$ cat src/rtl/circulant_router_param.sv
// circulant_router_param: buffered node router for the circulant C(N_NODES; S1, S1+1).
// Define ADAPTIVE_ROUTE_EN to let a head blocked on its r1 output take an r2 hop instead.
module circulant_router_param #(
  parameter int  N_NODES = 81,
  parameter int  S1      = 6,
  parameter int  NODE_W  = 7,
  parameter int  STEP_W  = 7,
  parameter int  DATA_W  = 8,
  parameter int  DEPTH   = 4,
  localparam int FLIT_W  = 2*STEP_W + DATA_W
) (
  input  logic                clk,
  input  logic                rst,
  input  logic [NODE_W-1:0]   router_name,
  input  logic                loc_in_valid,
  output logic                loc_in_ready,
  input  logic [NODE_W-1:0]   loc_in_dst,
  input  logic [DATA_W-1:0]   loc_in_payload,
  input  logic [3:0]          link_in_valid,
  output logic [3:0]          link_in_ready,
  input  logic [4*FLIT_W-1:0] link_in_flit,
  output logic [3:0]          link_out_valid,
  input  logic [3:0]          link_out_ready,
  output logic [4*FLIT_W-1:0] link_out_flit,
  output logic                loc_out_valid,
  input  logic                loc_out_ready,
  output logic [DATA_W-1:0]   loc_out_payload
);

  localparam int AW = $clog2(DEPTH);
  localparam logic signed [STEP_W-1:0] ONE  = STEP_W'(1);
  localparam logic signed [STEP_W-1:0] ZERO = '0;

  logic [4:0]             in_valid, in_ready, push, pop;
  logic [4:0][FLIT_W-1:0] in_flit;
  logic [4:0]             head_valid;
  logic [4:0][FLIT_W-1:0] head_flit;
  logic [4:0][2:0]        target;
  logic [4:0][FLIT_W-1:0] upd_flit;

  logic [4:0]             out_valid_reg, out_ready, can_load;
  logic [3:0][FLIT_W-1:0] out_flit_reg;
  logic [DATA_W-1:0]      loc_payload_reg;
  logic [4:0][2:0]        ptr_reg;
  logic [4:0]             gnt_valid;
  logic [4:0][2:0]        gnt_idx;

  // Route computation for locally injected packets
  int                d_int, alpha, beta;
  logic              neg, loc_drop;
  logic [STEP_W-1:0] loc_r1, loc_r2;

  always_comb begin
    loc_drop = (int'(loc_in_dst) >= N_NODES);
    neg      = 1'b0;
    d_int    = int'(loc_in_dst) - int'(router_name);
    if (d_int < 0) d_int = d_int + N_NODES;
    if (d_int > (N_NODES >> 1)) begin
      d_int = N_NODES - d_int;
      neg   = 1'b1;
    end
    beta  = d_int % S1;
    alpha = d_int / S1 - beta;
    // Rebalance so neither step count strays far past one generator's worth
    if (alpha < beta - S1) begin
      alpha = alpha + S1 + 1;
      beta  = beta - S1;
    end else if (alpha > S1) begin
      alpha = alpha - (S1 + 1);
      beta  = beta + S1;
    end
    loc_r1 = STEP_W'(neg ? -alpha : alpha);
    loc_r2 = STEP_W'(neg ? -beta : beta);
  end

  assign in_valid      = {loc_in_valid, link_in_valid};
  assign in_flit[4]    = {loc_r1, loc_r2, loc_in_payload};
  assign push          = in_valid & in_ready & {~loc_drop, 4'hf};
  assign loc_in_ready  = in_ready[4];
  assign link_in_ready = in_ready[3:0];

  for (genvar gi = 0; gi < 4; gi++) begin : g_link_io
    assign in_flit[gi] = link_in_flit[gi*FLIT_W +: FLIT_W];
    assign link_out_flit[gi*FLIT_W +: FLIT_W] = out_flit_reg[gi];
  end

  // Input FIFOs: array storage plus a registered head entry that feeds arbitration
  for (genvar gi = 0; gi < 5; gi++) begin : g_fifo
    logic [FLIT_W-1:0] mem [DEPTH];
    logic [AW-1:0]     wr_ptr_reg, rd_ptr_reg;
    logic [AW:0]       mem_count_reg, occ;
    logic              head_valid_reg, load_head;
    logic [FLIT_W-1:0] head_reg;

    assign occ          = mem_count_reg + {{AW{1'b0}}, head_valid_reg};
    assign in_ready[gi] = (occ < (AW+1)'(DEPTH));
    assign load_head    = (mem_count_reg != '0) && (!head_valid_reg || pop[gi]);
    assign head_valid[gi] = head_valid_reg;
    assign head_flit[gi]  = head_reg;

    always_ff @(posedge clk) begin
      if (push[gi]) mem[wr_ptr_reg] <= in_flit[gi];
      if (load_head) head_reg <= mem[rd_ptr_reg];
    end

    always_ff @(posedge clk) begin
      if (rst) begin
        wr_ptr_reg     <= '0;
        rd_ptr_reg     <= '0;
        mem_count_reg  <= '0;
        head_valid_reg <= 1'b0;
      end else begin
        if (push[gi]) wr_ptr_reg <= wr_ptr_reg + 1'b1;
        if (load_head) begin
          rd_ptr_reg     <= rd_ptr_reg + 1'b1;
          head_valid_reg <= 1'b1;
        end else if (pop[gi]) begin
          head_valid_reg <= 1'b0;
        end
        mem_count_reg <= mem_count_reg + {{AW{1'b0}}, push[gi]} - {{AW{1'b0}}, load_head};
      end
    end
  end

`ifdef ADAPTIVE_ROUTE_EN
  logic [4:0] out_blocked;
  assign out_blocked = out_valid_reg & ~out_ready;
`endif

  // Head decode: pick the output and the decremented step counters
  for (genvar gi = 0; gi < 5; gi++) begin : g_decode
    logic signed [STEP_W-1:0] r1, r2;
    logic [DATA_W-1:0]        pay;
    logic [2:0]               tgt;
    logic [FLIT_W-1:0]        upd;

    assign r1  = head_flit[gi][FLIT_W-1 -: STEP_W];
    assign r2  = head_flit[gi][DATA_W +: STEP_W];
    assign pay = head_flit[gi][DATA_W-1:0];

    always_comb begin
      tgt = 3'd4;
      upd = head_flit[gi];
      if (r1 > ZERO) begin
        tgt = 3'd0;
        upd = {r1 - ONE, r2, pay};
      end else if (r1 < ZERO) begin
        tgt = 3'd2;
        upd = {r1 + ONE, r2, pay};
      end else if (r2 > ZERO) begin
        tgt = 3'd1;
        upd = {r1, r2 - ONE, pay};
      end else if (r2 < ZERO) begin
        tgt = 3'd3;
        upd = {r1, r2 + ONE, pay};
      end
`ifdef ADAPTIVE_ROUTE_EN
      if ((r1 != ZERO) && (r2 != ZERO) && out_blocked[tgt]) begin
        tgt = (r2 > ZERO) ? 3'd1 : 3'd3;
        upd = {r1, (r2 > ZERO) ? r2 - ONE : r2 + ONE, pay};
      end
`endif
    end

    assign target[gi]   = tgt;
    assign upd_flit[gi] = upd;
  end

  // Round-robin arbitration per output; a head targets one output, so pops never collide
  assign out_ready = {loc_out_ready, link_out_ready};
  assign can_load  = ~out_valid_reg | out_ready;

  int idx;
  always_comb begin
    gnt_valid = '0;
    gnt_idx   = '0;
    pop       = '0;
    idx       = 0;
    for (int o = 0; o < 5; o++) begin
      for (int k = 0; k < 5; k++) begin
        idx = int'(ptr_reg[o]) + k;
        if (idx >= 5) idx = idx - 5;
        if (can_load[o] && !gnt_valid[o] && head_valid[idx] && (target[idx] == 3'(o))) begin
          gnt_valid[o] = 1'b1;
          gnt_idx[o]   = 3'(idx);
          pop[idx]     = 1'b1;
        end
      end
    end
  end

  always_ff @(posedge clk) begin
    if (rst) begin
      out_valid_reg   <= '0;
      out_flit_reg    <= '0;
      loc_payload_reg <= '0;
      ptr_reg         <= '0;
    end else begin
      for (int o = 0; o < 5; o++) begin
        if (gnt_valid[o]) begin
          out_valid_reg[o] <= 1'b1;
          ptr_reg[o]       <= (gnt_idx[o] == 3'd4) ? 3'd0 : gnt_idx[o] + 3'd1;
        end else if (out_ready[o]) begin
          out_valid_reg[o] <= 1'b0;
        end
      end
      for (int o = 0; o < 4; o++) begin
        if (gnt_valid[o]) out_flit_reg[o] <= upd_flit[gnt_idx[o]];
      end
      if (gnt_valid[4]) loc_payload_reg <= upd_flit[gnt_idx[4]][DATA_W-1:0];
    end
  end

  assign link_out_valid  = out_valid_reg[3:0];
  assign loc_out_valid   = out_valid_reg[4];
  assign loc_out_payload = loc_payload_reg;

endmodule
<file path="config.mk">
export PLATFORM = sky130hd
export DESIGN_NAME = seg_scan_ctrl
export DESIGN_NICKNAME = d
export VERILOG_FILES = /design/src/rtl/seg_scan_pkg.sv /design/src/rtl/seg_scan_ctrl_slot_timer.sv /design/src/rtl/seg_scan_ctrl.sv
export SDC_FILE = /design/constraint.sdc
export NUM_CORES = 1
export LEC_CHECK = 0
export ABC_AREA = 1
export ABC_CLOCK_PERIOD_IN_PS = 1800
export BUFFER_PORTS_ARGS = -buffer_cell sky130_fd_sc_hd__buf_2
export CORE_MARGIN = 5
export CORE_UTILIZATION = 35
export CTS_CLUSTER_DIAMETER = 80
export DETAILED_ROUTE_END_ITERATION = 7
export PLACE_DENSITY = 0.51
export SLEW_MARGIN = 10
export SYNTH_ARGS = -nofsm -noshare
export SYNTH_HDL_FRONTEND = slang
export SYNTH_SLANG_ARGS = --single-unit
</file>
<file path="constraint.sdc">
create_clock -name clk -period 1.8 [get_ports clk]
set_clock_uncertainty 0.05 [all_clocks]
set_input_delay 0.18 -clock clk [delete_from_list [all_inputs] [get_ports clk]]
set_output_delay 0.18 -clock clk [all_outputs]
set_load 0.01 [all_outputs]
</file>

————————

◆ WHAT IS BEING ASKED
Could you set down exactly the lines above, from the one containing "export DETAILED_ROUTE_END_ITERATION = 7" through the last, including both and nothing else?

◆ OUTPUT
export DETAILED_ROUTE_END_ITERATION = 7
export PLACE_DENSITY = 0.51
export SLEW_MARGIN = 10
export SYNTH_ARGS = -nofsm -noshare
export SYNTH_HDL_FRONTEND = slang
export SYNTH_SLANG_ARGS = --single-unit
</file>
<file path="constraint.sdc">
create_clock -name clk -period 1.8 [get_ports clk]
set_clock_uncertainty 0.05 [all_clocks]
set_input_delay 0.18 -clock clk [delete_from_list [all_inputs] [get_ports clk]]
set_output_delay 0.18 -clock clk [all_outputs]
set_load 0.01 [all_outputs]
</file>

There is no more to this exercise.